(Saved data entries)
☆ ☆ ☆ ☆ ☆

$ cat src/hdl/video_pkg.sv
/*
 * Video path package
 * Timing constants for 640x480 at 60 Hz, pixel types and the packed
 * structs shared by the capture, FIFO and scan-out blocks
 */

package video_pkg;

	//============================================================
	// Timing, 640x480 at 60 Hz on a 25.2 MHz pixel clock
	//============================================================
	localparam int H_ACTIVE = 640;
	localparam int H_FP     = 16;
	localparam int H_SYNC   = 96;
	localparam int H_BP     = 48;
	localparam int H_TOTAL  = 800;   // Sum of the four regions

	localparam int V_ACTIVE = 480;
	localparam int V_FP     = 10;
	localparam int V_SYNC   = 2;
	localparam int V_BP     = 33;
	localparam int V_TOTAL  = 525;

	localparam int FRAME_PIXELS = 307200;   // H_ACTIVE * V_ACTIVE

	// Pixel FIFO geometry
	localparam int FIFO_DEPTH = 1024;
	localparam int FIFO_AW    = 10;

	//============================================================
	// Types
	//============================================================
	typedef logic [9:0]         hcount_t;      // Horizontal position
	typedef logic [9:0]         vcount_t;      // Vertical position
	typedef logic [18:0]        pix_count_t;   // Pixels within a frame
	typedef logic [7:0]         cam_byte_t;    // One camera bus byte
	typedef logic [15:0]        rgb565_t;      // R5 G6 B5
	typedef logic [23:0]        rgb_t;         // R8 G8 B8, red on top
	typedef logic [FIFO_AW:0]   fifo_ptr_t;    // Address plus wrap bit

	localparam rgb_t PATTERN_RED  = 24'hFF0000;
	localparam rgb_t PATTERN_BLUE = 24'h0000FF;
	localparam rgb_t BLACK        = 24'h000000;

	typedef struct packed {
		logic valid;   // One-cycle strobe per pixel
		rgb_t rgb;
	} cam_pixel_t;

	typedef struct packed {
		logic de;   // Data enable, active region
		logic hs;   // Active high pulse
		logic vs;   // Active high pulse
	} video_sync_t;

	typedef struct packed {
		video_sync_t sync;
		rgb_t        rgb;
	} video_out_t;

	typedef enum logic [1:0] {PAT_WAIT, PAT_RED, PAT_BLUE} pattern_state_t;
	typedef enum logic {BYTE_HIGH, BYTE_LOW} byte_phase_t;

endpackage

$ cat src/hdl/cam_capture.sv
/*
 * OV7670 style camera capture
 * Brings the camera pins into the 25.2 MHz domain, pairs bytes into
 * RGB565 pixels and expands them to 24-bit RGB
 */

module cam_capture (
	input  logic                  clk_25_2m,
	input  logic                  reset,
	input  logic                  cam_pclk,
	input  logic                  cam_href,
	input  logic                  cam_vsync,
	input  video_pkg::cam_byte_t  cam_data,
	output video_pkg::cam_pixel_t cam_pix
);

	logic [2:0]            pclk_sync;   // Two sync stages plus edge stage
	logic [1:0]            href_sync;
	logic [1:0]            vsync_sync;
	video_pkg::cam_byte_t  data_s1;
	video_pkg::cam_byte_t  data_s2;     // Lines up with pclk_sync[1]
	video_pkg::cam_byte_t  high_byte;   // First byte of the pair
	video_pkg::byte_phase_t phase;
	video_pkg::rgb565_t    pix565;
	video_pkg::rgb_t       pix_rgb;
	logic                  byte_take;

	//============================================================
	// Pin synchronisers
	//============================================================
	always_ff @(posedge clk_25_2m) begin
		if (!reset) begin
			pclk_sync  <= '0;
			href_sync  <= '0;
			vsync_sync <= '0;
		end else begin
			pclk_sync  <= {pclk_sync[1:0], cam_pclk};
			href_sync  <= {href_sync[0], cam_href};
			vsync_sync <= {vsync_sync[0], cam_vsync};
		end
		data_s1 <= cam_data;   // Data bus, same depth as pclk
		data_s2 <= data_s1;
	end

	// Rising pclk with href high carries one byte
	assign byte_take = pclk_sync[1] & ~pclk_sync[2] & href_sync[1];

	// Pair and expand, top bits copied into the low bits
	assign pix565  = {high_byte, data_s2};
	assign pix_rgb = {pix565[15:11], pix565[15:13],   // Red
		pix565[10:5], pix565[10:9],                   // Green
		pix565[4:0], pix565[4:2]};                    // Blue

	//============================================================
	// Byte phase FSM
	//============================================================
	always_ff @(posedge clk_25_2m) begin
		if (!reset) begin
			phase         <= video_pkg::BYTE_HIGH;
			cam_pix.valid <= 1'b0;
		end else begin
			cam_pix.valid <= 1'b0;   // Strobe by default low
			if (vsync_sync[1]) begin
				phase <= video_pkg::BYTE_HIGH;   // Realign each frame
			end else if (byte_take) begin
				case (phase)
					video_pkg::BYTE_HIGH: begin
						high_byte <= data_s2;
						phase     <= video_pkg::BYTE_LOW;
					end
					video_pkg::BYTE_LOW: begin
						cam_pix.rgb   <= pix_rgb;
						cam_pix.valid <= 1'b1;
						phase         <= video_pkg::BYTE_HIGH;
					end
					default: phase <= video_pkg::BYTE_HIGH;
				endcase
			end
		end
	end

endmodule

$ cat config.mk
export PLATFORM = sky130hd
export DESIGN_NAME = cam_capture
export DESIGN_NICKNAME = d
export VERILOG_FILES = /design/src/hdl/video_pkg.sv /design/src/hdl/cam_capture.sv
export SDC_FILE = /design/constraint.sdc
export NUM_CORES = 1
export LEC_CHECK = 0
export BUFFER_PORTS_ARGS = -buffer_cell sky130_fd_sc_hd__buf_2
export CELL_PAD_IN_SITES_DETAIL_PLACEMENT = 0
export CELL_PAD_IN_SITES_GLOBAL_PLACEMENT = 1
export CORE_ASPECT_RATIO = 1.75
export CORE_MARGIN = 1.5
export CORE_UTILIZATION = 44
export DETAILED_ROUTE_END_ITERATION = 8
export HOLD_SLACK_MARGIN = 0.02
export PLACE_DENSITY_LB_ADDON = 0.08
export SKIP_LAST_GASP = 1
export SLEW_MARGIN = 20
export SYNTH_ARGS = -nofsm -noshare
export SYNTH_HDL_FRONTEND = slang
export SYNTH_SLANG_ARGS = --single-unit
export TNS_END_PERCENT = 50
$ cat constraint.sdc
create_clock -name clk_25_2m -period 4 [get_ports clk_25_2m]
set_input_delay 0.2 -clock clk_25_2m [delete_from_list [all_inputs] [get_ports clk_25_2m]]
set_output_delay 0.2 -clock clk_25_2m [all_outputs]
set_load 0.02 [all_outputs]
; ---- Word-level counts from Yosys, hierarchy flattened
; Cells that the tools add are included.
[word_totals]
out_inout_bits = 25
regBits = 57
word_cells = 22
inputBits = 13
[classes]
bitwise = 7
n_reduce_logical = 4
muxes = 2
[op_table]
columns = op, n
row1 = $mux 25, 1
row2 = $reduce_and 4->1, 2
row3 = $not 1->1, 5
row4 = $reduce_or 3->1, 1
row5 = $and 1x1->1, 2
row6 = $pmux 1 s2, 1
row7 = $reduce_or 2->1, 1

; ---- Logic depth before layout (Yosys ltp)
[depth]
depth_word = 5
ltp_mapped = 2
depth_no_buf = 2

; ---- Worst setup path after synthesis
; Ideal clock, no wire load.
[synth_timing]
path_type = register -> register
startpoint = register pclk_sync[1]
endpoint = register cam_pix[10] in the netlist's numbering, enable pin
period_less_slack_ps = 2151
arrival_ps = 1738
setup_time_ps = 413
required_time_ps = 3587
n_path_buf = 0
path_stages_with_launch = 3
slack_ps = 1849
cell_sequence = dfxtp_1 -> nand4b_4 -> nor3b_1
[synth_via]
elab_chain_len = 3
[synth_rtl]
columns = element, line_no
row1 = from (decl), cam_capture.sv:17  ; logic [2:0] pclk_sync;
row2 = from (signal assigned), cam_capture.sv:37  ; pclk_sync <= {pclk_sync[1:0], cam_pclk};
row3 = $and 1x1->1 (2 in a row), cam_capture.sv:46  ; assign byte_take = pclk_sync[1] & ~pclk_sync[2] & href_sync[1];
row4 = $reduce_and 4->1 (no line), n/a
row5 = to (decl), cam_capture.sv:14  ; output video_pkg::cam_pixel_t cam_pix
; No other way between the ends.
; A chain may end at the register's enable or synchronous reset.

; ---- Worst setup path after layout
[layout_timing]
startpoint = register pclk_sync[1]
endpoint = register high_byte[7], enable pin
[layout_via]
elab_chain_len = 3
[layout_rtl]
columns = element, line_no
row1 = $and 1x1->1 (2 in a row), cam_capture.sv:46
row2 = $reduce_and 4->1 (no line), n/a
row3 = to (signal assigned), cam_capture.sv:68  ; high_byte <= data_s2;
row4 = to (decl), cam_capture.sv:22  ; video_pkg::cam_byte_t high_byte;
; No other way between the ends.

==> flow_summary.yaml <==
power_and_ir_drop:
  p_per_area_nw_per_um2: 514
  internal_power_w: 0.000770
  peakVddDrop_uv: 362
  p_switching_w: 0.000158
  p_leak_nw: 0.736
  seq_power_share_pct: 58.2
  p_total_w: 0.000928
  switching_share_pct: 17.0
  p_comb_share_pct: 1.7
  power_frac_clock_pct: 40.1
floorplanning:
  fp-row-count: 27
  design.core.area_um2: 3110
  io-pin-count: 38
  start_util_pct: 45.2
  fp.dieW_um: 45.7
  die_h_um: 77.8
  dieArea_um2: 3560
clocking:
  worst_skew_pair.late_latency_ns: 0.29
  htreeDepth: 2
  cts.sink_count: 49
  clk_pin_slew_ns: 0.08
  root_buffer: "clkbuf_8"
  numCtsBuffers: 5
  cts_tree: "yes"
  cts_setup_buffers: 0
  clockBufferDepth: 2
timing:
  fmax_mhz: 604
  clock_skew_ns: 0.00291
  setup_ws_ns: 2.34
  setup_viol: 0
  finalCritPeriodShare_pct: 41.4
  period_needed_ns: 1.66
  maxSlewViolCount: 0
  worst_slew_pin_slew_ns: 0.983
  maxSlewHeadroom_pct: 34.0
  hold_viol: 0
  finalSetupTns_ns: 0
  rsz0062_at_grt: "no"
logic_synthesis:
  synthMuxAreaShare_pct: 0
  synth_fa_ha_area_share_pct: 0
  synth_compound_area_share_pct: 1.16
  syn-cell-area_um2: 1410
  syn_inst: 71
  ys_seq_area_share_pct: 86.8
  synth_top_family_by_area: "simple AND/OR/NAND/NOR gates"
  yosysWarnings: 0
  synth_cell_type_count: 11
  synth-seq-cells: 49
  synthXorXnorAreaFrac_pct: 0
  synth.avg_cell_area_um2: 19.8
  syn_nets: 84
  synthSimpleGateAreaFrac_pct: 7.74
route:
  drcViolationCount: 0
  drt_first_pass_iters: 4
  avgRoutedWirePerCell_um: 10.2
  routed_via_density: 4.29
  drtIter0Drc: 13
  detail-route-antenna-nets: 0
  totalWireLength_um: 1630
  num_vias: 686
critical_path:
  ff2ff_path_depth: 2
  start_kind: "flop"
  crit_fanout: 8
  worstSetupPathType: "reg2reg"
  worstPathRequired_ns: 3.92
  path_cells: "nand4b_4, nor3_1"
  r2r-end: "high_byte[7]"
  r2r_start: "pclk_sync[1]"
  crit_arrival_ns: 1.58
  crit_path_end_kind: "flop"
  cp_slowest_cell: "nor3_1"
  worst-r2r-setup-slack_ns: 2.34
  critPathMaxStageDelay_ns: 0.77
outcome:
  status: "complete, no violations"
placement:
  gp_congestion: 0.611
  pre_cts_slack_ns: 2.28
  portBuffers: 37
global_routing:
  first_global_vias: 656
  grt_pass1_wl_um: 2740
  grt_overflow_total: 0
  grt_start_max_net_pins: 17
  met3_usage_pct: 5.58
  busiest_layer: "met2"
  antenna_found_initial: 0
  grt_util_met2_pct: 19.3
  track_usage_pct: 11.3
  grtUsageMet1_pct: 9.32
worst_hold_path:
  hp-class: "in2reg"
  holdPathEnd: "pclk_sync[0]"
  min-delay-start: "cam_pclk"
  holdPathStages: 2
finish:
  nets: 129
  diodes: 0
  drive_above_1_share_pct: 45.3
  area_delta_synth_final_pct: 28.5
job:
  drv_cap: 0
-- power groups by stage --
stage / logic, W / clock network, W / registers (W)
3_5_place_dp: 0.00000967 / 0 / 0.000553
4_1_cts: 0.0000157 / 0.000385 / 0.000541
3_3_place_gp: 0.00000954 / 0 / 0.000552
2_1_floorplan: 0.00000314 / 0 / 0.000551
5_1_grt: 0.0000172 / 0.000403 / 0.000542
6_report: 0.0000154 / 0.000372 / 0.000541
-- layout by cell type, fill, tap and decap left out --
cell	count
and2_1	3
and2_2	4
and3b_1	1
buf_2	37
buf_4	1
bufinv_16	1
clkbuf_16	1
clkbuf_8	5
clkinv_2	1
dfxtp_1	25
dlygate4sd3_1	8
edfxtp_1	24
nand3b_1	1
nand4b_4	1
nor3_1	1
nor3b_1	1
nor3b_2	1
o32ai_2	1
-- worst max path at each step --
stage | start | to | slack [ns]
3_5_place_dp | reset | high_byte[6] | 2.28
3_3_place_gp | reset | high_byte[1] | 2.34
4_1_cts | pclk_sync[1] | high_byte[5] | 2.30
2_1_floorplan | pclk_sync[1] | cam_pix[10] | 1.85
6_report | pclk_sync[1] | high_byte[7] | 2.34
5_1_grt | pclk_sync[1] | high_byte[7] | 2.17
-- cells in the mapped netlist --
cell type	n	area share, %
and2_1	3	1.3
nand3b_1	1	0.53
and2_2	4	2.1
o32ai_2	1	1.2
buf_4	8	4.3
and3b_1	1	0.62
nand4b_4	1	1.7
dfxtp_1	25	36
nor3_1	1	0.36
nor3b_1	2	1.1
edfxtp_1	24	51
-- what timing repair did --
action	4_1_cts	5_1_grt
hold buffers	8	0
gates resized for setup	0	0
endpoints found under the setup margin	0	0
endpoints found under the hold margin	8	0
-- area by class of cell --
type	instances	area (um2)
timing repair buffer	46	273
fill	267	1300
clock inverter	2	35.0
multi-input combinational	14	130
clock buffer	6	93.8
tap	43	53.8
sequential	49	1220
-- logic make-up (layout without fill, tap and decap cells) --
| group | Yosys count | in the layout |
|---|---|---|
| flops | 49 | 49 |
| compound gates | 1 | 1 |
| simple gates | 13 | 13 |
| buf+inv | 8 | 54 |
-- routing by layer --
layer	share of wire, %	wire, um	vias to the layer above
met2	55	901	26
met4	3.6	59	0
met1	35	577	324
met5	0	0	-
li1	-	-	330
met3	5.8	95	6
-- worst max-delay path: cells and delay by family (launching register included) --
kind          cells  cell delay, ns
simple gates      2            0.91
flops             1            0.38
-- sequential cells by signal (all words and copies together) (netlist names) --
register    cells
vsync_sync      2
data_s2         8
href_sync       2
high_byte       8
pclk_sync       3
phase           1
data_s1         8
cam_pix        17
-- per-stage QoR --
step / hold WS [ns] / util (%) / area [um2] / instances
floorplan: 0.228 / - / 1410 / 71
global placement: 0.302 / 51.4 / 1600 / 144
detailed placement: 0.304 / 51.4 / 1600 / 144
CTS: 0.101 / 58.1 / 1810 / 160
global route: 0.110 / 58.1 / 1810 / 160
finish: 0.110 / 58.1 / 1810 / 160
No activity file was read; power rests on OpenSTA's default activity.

☆ ☆ ☆ ☆ ☆

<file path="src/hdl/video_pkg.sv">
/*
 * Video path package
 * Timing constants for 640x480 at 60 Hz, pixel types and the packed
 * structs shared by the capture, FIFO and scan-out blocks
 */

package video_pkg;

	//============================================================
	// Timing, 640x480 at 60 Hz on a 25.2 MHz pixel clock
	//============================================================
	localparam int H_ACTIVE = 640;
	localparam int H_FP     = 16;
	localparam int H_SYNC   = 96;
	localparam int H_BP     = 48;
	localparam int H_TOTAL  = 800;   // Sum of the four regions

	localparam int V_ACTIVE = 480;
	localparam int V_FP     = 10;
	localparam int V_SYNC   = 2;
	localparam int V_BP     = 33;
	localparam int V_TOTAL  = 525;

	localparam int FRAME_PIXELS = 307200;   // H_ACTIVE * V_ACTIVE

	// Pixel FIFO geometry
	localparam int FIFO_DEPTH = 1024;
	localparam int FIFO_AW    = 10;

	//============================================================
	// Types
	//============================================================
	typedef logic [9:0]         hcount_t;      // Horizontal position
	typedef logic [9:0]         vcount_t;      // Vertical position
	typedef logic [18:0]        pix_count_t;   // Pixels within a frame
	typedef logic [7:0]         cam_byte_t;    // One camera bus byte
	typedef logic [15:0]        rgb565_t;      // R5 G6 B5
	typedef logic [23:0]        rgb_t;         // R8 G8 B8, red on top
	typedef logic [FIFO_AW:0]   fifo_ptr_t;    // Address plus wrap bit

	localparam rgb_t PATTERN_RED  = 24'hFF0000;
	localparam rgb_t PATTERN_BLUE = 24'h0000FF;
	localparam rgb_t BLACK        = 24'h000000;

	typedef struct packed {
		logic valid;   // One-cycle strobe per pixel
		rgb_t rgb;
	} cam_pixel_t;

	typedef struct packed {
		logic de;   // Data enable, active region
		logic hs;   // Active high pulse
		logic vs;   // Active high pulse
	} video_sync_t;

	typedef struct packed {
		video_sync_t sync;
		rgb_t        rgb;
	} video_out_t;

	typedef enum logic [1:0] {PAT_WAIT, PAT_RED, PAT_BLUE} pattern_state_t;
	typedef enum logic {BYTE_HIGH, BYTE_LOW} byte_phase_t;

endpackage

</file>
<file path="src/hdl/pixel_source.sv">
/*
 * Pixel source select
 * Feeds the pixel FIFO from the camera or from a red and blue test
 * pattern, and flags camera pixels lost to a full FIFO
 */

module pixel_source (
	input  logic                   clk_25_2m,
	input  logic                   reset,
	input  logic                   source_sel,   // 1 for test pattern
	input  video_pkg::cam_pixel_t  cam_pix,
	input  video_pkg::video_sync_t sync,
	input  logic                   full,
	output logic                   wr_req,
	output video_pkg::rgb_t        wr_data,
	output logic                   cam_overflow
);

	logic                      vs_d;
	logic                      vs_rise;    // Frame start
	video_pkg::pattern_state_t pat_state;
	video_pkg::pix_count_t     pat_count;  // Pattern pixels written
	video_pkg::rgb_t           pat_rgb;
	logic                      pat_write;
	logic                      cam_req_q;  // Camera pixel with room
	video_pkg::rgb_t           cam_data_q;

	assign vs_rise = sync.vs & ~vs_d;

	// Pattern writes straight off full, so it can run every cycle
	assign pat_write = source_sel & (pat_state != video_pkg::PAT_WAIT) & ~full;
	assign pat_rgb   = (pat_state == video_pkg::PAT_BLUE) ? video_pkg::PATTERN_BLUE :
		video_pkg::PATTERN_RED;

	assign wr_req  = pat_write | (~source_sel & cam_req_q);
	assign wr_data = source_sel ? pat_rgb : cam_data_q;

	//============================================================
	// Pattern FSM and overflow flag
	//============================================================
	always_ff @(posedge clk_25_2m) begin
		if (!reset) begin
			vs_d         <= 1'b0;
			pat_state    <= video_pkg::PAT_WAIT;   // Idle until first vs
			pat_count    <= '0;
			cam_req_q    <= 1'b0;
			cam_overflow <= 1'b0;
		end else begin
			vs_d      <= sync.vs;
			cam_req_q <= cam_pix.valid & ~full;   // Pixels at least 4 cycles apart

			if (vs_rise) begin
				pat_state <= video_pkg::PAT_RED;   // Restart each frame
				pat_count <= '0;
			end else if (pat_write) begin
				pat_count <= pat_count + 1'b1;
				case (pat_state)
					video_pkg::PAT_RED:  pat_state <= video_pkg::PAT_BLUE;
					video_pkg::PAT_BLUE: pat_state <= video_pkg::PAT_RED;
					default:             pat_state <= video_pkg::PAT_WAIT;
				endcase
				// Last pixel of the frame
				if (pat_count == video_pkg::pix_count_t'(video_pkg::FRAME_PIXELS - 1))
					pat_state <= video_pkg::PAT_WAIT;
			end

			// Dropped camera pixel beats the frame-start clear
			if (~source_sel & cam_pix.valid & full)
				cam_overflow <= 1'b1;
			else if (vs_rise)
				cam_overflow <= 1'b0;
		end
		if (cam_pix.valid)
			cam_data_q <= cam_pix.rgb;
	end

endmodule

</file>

☆ ☆ ☆ ☆ ☆

[GOAL OF THE EXERCISE]
Copy every line of the records above that contains "valid".

[ANSWER SPACE]
		logic valid;   // One-cycle strobe per pixel
			cam_pix.valid <= 1'b0;
			cam_pix.valid <= 1'b0;   // Strobe by default low
						cam_pix.valid <= 1'b1;
		logic valid;   // One-cycle strobe per pixel
			cam_req_q <= cam_pix.valid & ~full;   // Pixels at least 4 cycles apart
			if (~source_sel & cam_pix.valid & full)
		if (cam_pix.valid)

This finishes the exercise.